2021年07月06日 (火)大雨から命を守るために①


きょうで、西日本豪雨(平成30年7月豪雨)から3年です。

ことしも大雨シーズンに入り、土曜日には熱海で土石流が発生しました。

行方の分からない方々の一刻も早い救出をお祈りします。

 

熱海の映像を見て、3年前の中国地方のことや、

平成26年の広島市土砂災害を思った方も多いのではないでしょうか。

私も映像に衝撃を受けつつ、いろいろなことを考えました。

地盤の違いや今後検証が必要なことはあると思いますが、それは抜きにしても

急斜面を勢いよく流れ下る、同じ「土石流」はこれまで中国地方でも度々発生してきました。

otenki20210706.jpg

狭い陸地に中国山地がそびえ平地の少ない中国地方は、土砂災害の危険が全国的に見ても多い地域です。

もちろん、川の被害もあります。

 

そして、梅雨の終盤は特に怖い季節。過去に中国地方で起きた主な大雨をまとめました。

7月にはたびたび大雨被害に見舞われています。

otenki20210706a.jpg

大雨から身を守るためにどうするか、

自分でできることを増やしておかなくてはいけないと改めて思います。

それを一気に全部書くと長くなるので、きょうから何度かに分けてお伝えしようと思います。

 

【① 大雨警戒レベルについて】

自治体からの避難情報などがわかりやすいように、

西日本豪雨の後から「警戒レベル1~5」の数字が発表されるようになりました。

これは、もうご存じの方が多いと思います。

otenki20210706b.jpg

警戒レベル4「避難指示」が出たら、危険な場所にいる方は全員、安全確保できるところに避難です。

移動に時間がかかる方や、安全な避難場所まで遠いという方などは

もう一段手前のレベル3「高齢者等避難」で動くのが良いと思います。

この情報は決して、ご高齢の方だけに向けた呼びかけではありません。

 

それから、この警戒レベルは

自治体から出る避難の呼びかけだけではなく、気象庁から出る情報などにも対応しています。

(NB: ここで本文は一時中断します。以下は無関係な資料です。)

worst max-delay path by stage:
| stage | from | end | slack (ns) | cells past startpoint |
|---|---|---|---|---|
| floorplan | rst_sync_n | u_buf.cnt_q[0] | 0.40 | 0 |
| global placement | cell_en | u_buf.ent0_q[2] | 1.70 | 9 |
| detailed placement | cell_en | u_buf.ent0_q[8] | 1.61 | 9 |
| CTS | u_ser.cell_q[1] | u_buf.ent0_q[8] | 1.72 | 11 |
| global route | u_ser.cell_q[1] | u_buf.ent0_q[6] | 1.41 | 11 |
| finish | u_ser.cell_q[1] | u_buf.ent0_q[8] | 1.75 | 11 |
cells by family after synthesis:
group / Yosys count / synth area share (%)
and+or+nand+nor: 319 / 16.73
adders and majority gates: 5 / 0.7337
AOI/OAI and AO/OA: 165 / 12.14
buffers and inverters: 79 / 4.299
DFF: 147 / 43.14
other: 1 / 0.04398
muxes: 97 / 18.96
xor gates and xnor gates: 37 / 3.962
## src/rtl/sched_tag_pkg.sv

```systemverilog
package sched_tag_pkg;
  localparam int unsigned TYPE_W = 2;

  typedef enum logic [TYPE_W-1:0] {
    TT_ORDERED = 2'd0,
    TT_ATOMIC  = 2'd1,
    TT_NULL    = 2'd2,
    TT_EMPTY   = 2'd3
  } tag_type_e;

  // bit index in the request vector = priority rank, 0 highest
  typedef enum logic [2:0] {
    OP_NONE    = 3'd0,
    OP_DESCHED = 3'd1,
    OP_GRANT   = 3'd2,
    OP_NSW     = 3'd3,
    OP_SWITCH  = 3'd4
  } tag_op_e;

  localparam int unsigned NUM_OPS = 4;

  typedef enum logic [1:0] {
    TA_KEEP  = 2'd0,
    TA_LOAD  = 2'd1,
    TA_CLEAR = 2'd2
  } tag_act_e;
endpackage

```

## src/rtl/sched_tag_arb.sv

```systemverilog
module sched_tag_arb #(
  parameter int unsigned N = 4
) (
  input  logic         clk_i,
  input  logic         rst_ni,
  input  logic [N-1:0] req_i,
  output logic [N-1:0] win_o
);
  logic [N:0] taken;

  always_comb begin
    taken[0] = 1'b0;
    for (int i = 0; i < N; i++) begin
      win_o[i]   = req_i[i] & ~taken[i];
      taken[i+1] = taken[i] | req_i[i];
    end
  end

  AST_ONE_WINNER: assert property (@(posedge clk_i) disable iff (!rst_ni)
    $onehot0(win_o)) else $error("more than one request accepted");

  AST_TOP_WINS: assert property (@(posedge clk_i) disable iff (!rst_ni)
    req_i[0] |-> win_o[0]) else $error("highest request not accepted");

  AST_ANY_WINS: assert property (@(posedge clk_i) disable iff (!rst_ni)
    (req_i != '0) |-> ($countones(win_o) == 1)) else $error("request lost");
endmodule

```

## src/rtl/sched_tag_rules.sv

```systemverilog
module sched_tag_rules
  import sched_tag_pkg::*;
(
  input  tag_op_e   op_i,
  input  tag_type_e cur_type_i,
  input  tag_type_e req_type_i,
  output tag_type_e nxt_type_o,
  output tag_act_e  tag_act_o,
  output logic      apply_o,
  output logic      done_d_o,
  output logic      err_d_o
);
  logic      legal;
  tag_type_e nxt_raw;
  tag_act_e  act_raw;

  always_comb begin
    legal   = 1'b0;
    nxt_raw = cur_type_i;
    act_raw = TA_KEEP;
    unique case (op_i)
      OP_DESCHED: begin
        legal   = 1'b1;
        nxt_raw = TT_EMPTY;
        act_raw = TA_CLEAR;
      end
      OP_GRANT: begin
        legal   = (req_type_i != TT_EMPTY);
        nxt_raw = req_type_i;
        act_raw = TA_LOAD;
      end
      OP_NSW: begin
        legal   = (cur_type_i != TT_NULL);
        nxt_raw = TT_NULL;
        act_raw = TA_KEEP;
      end
      OP_SWITCH: begin
        legal   = (req_type_i != TT_EMPTY) && (cur_type_i != TT_EMPTY)
                  && !((cur_type_i == TT_NULL) && (req_type_i == TT_NULL));
        nxt_raw = req_type_i;
        act_raw = TA_LOAD;
      end
      default: ;
    endcase
  end

  assign apply_o    = (op_i != OP_NONE) && legal;
  assign nxt_type_o = apply_o ? nxt_raw : cur_type_i;
  assign tag_act_o  = apply_o ? act_raw : TA_KEEP;
  assign done_d_o   = apply_o;
  assign err_d_o    = (op_i != OP_NONE) && !legal;
endmodule

```

## src/rtl/sched_tag_state.sv

```systemverilog
module sched_tag_state
  import sched_tag_pkg::*;
#(
  parameter int unsigned TAG_W = 32
) (
  input  logic             clk_i,
  input  logic             rst_ni,
  input  tag_op_e          op_i,
  input  logic             apply_i,
  input  tag_type_e        nxt_type_i,
  input  tag_act_e         tag_act_i,
  input  logic [TAG_W-1:0] new_tag_i,
  input  logic             done_d_i,
  input  logic             err_d_i,
  output tag_type_e        type_o,
  output logic [TAG_W-1:0] tag_o,
  output logic             atomic_o,
  output logic             done_o,
  output logic             err_o
);
  tag_type_e        type_q;
  logic [TAG_W-1:0] tag_q;
  logic             atomic_q, done_q, err_q;

  always_ff @(posedge clk_i or negedge rst_ni) begin
    if (!rst_ni) begin
      type_q   <= TT_EMPTY;
      tag_q    <= '0;
      atomic_q <= 1'b0;
      done_q   <= 1'b0;
      err_q    <= 1'b0;
    end else begin
      done_q <= done_d_i;
      err_q  <= err_d_i;
      if (apply_i) begin
        type_q   <= nxt_type_i;
        atomic_q <= (nxt_type_i == TT_ATOMIC);
      end
      unique case (tag_act_i)
        TA_LOAD:  tag_q <= new_tag_i;
        TA_CLEAR: tag_q <= '0;
        default:  ;
      endcase
    end
  end

  assign type_o   = type_q;
  assign tag_o    = tag_q;
  assign atomic_o = atomic_q;
  assign done_o   = done_q;
  assign err_o    = err_q;

  AST_NN_EXIT: assert property (@(posedge clk_i) disable iff (!rst_ni)
    ($past(type_q) == TT_EMPTY && type_q != TT_EMPTY)
      |-> ($past(op_i) == OP_GRANT || $past(op_i) == OP_NSW))
    else $error("empty type left by illegal path");

  AST_ERR_FREEZE: assert property (@(posedge clk_i) disable iff (!rst_ni)
    err_q |-> ($stable(type_q) && $stable(tag_q)))
    else $error("state changed on rejected request");

  AST_NO_DONE_ERR: assert property (@(posedge clk_i) disable iff (!rst_ni)
    !(done_q && err_q)) else $error("done and err together");

  AST_DESCHED_EMPTY: assert property (@(posedge clk_i) disable iff (!rst_ni)
    ($past(op_i) == OP_DESCHED) |-> (type_q == TT_EMPTY && tag_q == '0))
    else $error("deschedule did not empty");
endmodule

```

## src/rtl/sched_tag_tracker.sv

```systemverilog
module sched_tag_tracker
  import sched_tag_pkg::*;
#(
  parameter int unsigned TAG_W = 32
) (
  input  logic             clk_i,
  input  logic             rst_ni,
  input  logic             desched_i,
  input  logic             gnt_i,
  input  logic [1:0]       gnt_type_i,
  input  logic [TAG_W-1:0] gnt_tag_i,
  input  logic             nsw_i,
  input  logic             sw_i,
  input  logic [1:0]       sw_type_i,
  input  logic [TAG_W-1:0] sw_tag_i,
  output logic [1:0]       cur_type_o,
  output logic [TAG_W-1:0] cur_tag_o,
  output logic             atomic_o,
  output logic             done_o,
  output logic             err_o
);
  localparam int unsigned W_DESC = 0;
  localparam int unsigned W_GNT  = 1;
  localparam int unsigned W_NSW  = 2;
  localparam int unsigned W_SW   = 3;

  logic [NUM_OPS-1:0] req, win;
  tag_op_e            op;
  tag_type_e          cur_type, req_type, nxt_type;
  tag_act_e           tag_act;
  logic [TAG_W-1:0]   new_tag;
  logic               apply, done_d, err_d;

  assign req[W_DESC] = desched_i;
  assign req[W_GNT]  = gnt_i;
  assign req[W_NSW]  = nsw_i;
  assign req[W_SW]   = sw_i;

  sched_tag_arb #(.N(NUM_OPS)) u_arb (
    .clk_i  (clk_i),
    .rst_ni (rst_ni),
    .req_i  (req),
    .win_o  (win)
  );

  always_comb begin
    op = OP_NONE;
    if      (win[W_DESC]) op = OP_DESCHED;
    else if (win[W_GNT])  op = OP_GRANT;
    else if (win[W_NSW])  op = OP_NSW;
    else if (win[W_SW])   op = OP_SWITCH;
  end

  assign req_type = win[W_GNT] ? tag_type_e'(gnt_type_i) : tag_type_e'(sw_type_i);
  assign new_tag  = win[W_GNT] ? gnt_tag_i : sw_tag_i;

  sched_tag_rules u_rules (
    .op_i       (op),
    .cur_type_i (cur_type),
    .req_type_i (req_type),
    .nxt_type_o (nxt_type),
    .tag_act_o  (tag_act),
    .apply_o    (apply),
    .done_d_o   (done_d),
    .err_d_o    (err_d)
  );

  sched_tag_state #(.TAG_W(TAG_W)) u_state (
    .clk_i      (clk_i),
    .rst_ni     (rst_ni),
    .op_i       (op),
    .apply_i    (apply),
    .nxt_type_i (nxt_type),
    .tag_act_i  (tag_act),
    .new_tag_i  (new_tag),
    .done_d_i   (done_d),
    .err_d_i    (err_d),
    .type_o     (cur_type),
    .tag_o      (cur_tag_o),
    .atomic_o   (atomic_o),
    .done_o     (done_o),
    .err_o      (err_o)
  );

  assign cur_type_o = cur_type;

  AST_ATOMIC_FLAG: assert property (@(posedge clk_i) disable iff (!rst_ni)
    atomic_o == (cur_type_o == 2'd1)) else $error("atomic flag mismatch");

  AST_SW_FROM_EMPTY: assert property (@(posedge clk_i) disable iff (!rst_ni)
    (op == OP_SWITCH && cur_type == TT_EMPTY) |=> (err_o && !done_o))
    else $error("switch from empty not rejected");
endmodule

```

下の図でいうと右の2列、「雨の情報」や「川の情報」です。

otenki20210706d.jpg

例えば、大雨警報が出たらレベル3に相当。

「土砂災害警戒情報」が出た地域は、レベル4に相当します。

 

今回、熱海市には土砂災害警戒情報は出ていたものの

自治体からの呼びかけは「高齢等避難」までで、「避難指示」は出ていませんでした。

それについては今後検証・改善されると思いますし

今回は「自分でできること」を増やすという視点でお話ししたいと思います。

 

多くの場合、自治体からの避難情報よりも先に「雨や川の情報」が出ます。

山や川の近くにお住まいの方は特に意識していただき、自主的に安全確保することをお勧めします。

例えば、自治体からの避難指示がまだ出ていなくても、

土砂災害警戒情報が出たらご近所の安全なお宅へ身を寄せさせてもらう、など。

ご自身や、大切な人の命を守るためには

受け身ではなく積極的に動くことがカギになると思うのです。

 

今後は【キキクルについて】、【どこに逃げるか】、【空振りについて】などお伝えしたいと思います。